[DATA]

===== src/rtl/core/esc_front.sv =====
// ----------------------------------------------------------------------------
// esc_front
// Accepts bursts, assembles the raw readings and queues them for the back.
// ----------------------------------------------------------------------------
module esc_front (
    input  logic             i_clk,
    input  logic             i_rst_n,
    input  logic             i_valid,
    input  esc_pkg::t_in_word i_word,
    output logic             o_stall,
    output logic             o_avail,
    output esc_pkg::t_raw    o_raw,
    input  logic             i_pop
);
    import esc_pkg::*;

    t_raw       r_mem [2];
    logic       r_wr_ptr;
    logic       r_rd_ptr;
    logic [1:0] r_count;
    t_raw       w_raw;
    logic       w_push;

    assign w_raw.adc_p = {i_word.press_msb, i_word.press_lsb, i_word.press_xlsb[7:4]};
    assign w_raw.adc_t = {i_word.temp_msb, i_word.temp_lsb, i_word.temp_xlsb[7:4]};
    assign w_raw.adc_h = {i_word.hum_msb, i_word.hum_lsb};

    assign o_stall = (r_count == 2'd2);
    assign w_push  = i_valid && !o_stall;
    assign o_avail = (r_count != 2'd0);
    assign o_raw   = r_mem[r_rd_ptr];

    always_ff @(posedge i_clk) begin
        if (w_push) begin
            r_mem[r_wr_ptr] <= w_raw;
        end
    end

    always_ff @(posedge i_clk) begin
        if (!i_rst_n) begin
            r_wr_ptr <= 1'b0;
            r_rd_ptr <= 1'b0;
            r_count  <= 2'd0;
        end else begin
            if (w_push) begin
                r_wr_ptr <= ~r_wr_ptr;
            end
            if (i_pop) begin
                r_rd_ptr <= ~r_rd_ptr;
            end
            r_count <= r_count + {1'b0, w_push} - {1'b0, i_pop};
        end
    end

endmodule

[/DATA]
[DATA]

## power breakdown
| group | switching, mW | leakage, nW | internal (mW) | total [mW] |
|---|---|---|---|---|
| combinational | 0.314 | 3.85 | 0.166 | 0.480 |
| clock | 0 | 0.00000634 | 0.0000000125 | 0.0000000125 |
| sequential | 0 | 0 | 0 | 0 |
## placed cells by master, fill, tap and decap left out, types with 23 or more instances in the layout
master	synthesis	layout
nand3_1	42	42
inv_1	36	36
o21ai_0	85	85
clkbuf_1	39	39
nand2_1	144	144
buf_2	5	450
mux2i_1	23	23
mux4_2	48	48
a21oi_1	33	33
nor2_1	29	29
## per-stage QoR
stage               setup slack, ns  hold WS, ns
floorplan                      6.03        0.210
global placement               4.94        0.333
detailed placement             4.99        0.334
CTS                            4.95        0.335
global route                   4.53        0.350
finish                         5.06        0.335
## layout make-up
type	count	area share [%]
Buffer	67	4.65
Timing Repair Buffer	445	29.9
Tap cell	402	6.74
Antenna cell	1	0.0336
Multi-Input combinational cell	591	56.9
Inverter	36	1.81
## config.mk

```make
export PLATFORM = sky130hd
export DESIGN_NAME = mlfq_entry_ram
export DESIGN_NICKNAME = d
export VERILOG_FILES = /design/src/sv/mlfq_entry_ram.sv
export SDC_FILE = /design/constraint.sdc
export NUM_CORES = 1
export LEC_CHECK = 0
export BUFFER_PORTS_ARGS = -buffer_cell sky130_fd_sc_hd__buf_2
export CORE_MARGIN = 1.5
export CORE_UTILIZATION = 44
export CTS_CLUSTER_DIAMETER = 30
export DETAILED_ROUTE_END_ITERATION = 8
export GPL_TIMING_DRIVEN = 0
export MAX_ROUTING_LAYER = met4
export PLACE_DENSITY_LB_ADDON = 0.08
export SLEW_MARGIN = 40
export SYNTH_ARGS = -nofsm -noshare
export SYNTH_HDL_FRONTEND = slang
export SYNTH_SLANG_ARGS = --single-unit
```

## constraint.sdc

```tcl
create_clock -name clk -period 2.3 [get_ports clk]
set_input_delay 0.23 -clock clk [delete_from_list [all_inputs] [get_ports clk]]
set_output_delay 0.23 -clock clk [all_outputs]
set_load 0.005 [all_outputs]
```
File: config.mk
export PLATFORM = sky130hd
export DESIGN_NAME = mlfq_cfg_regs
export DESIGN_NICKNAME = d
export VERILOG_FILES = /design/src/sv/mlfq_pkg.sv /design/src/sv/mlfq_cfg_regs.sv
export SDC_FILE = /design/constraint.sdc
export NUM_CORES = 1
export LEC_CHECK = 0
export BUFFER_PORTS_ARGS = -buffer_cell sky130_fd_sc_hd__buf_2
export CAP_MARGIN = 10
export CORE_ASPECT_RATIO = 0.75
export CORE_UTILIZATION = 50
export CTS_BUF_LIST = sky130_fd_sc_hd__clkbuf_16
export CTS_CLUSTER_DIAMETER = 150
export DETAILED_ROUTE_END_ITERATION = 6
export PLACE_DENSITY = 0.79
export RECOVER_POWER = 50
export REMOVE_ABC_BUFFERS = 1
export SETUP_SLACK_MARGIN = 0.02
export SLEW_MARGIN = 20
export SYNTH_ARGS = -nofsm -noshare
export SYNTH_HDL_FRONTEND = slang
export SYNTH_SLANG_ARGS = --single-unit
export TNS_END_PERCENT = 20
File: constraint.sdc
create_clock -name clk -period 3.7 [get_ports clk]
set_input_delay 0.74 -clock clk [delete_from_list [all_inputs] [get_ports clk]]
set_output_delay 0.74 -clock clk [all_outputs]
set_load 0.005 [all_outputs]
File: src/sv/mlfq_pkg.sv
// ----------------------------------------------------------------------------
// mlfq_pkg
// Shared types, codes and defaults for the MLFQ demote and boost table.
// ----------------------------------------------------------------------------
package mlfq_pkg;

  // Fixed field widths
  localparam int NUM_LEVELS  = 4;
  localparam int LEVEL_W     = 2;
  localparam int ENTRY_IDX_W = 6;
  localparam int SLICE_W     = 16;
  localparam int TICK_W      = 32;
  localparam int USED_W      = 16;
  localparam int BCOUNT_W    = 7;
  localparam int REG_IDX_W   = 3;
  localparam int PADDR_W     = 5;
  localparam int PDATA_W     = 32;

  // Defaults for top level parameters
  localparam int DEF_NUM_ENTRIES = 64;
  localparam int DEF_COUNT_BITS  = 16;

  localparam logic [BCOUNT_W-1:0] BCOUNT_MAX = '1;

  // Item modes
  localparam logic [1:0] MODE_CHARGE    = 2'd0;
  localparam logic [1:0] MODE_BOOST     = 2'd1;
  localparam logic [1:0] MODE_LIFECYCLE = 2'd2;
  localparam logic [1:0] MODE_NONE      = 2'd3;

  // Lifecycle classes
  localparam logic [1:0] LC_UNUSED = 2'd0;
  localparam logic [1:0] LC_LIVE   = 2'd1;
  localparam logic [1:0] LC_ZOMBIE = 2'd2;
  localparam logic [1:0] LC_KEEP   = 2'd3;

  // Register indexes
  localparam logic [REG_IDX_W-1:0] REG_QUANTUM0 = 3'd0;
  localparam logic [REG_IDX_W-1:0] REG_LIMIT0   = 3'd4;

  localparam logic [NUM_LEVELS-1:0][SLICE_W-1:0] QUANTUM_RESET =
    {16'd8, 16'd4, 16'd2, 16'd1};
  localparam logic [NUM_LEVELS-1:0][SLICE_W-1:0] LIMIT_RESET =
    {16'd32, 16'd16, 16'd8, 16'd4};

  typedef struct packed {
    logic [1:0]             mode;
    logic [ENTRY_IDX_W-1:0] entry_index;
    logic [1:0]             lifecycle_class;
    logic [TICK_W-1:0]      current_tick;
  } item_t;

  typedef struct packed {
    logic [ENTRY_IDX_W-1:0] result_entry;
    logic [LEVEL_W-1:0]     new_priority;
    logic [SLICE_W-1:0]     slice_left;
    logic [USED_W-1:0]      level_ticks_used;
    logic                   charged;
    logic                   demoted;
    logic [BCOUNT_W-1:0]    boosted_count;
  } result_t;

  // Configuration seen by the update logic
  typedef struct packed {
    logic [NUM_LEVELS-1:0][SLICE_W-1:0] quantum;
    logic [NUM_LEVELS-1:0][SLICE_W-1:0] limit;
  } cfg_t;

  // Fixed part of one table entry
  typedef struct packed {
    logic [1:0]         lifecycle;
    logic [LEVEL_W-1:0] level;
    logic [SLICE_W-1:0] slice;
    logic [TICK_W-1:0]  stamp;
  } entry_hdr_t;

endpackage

[/DATA]

WHAT YOU NEED TO DO – If the word "placement" appears in a line above, copy that line.

TASK SOLUTION –
global placement               4.94        0.333
detailed placement             4.99        0.334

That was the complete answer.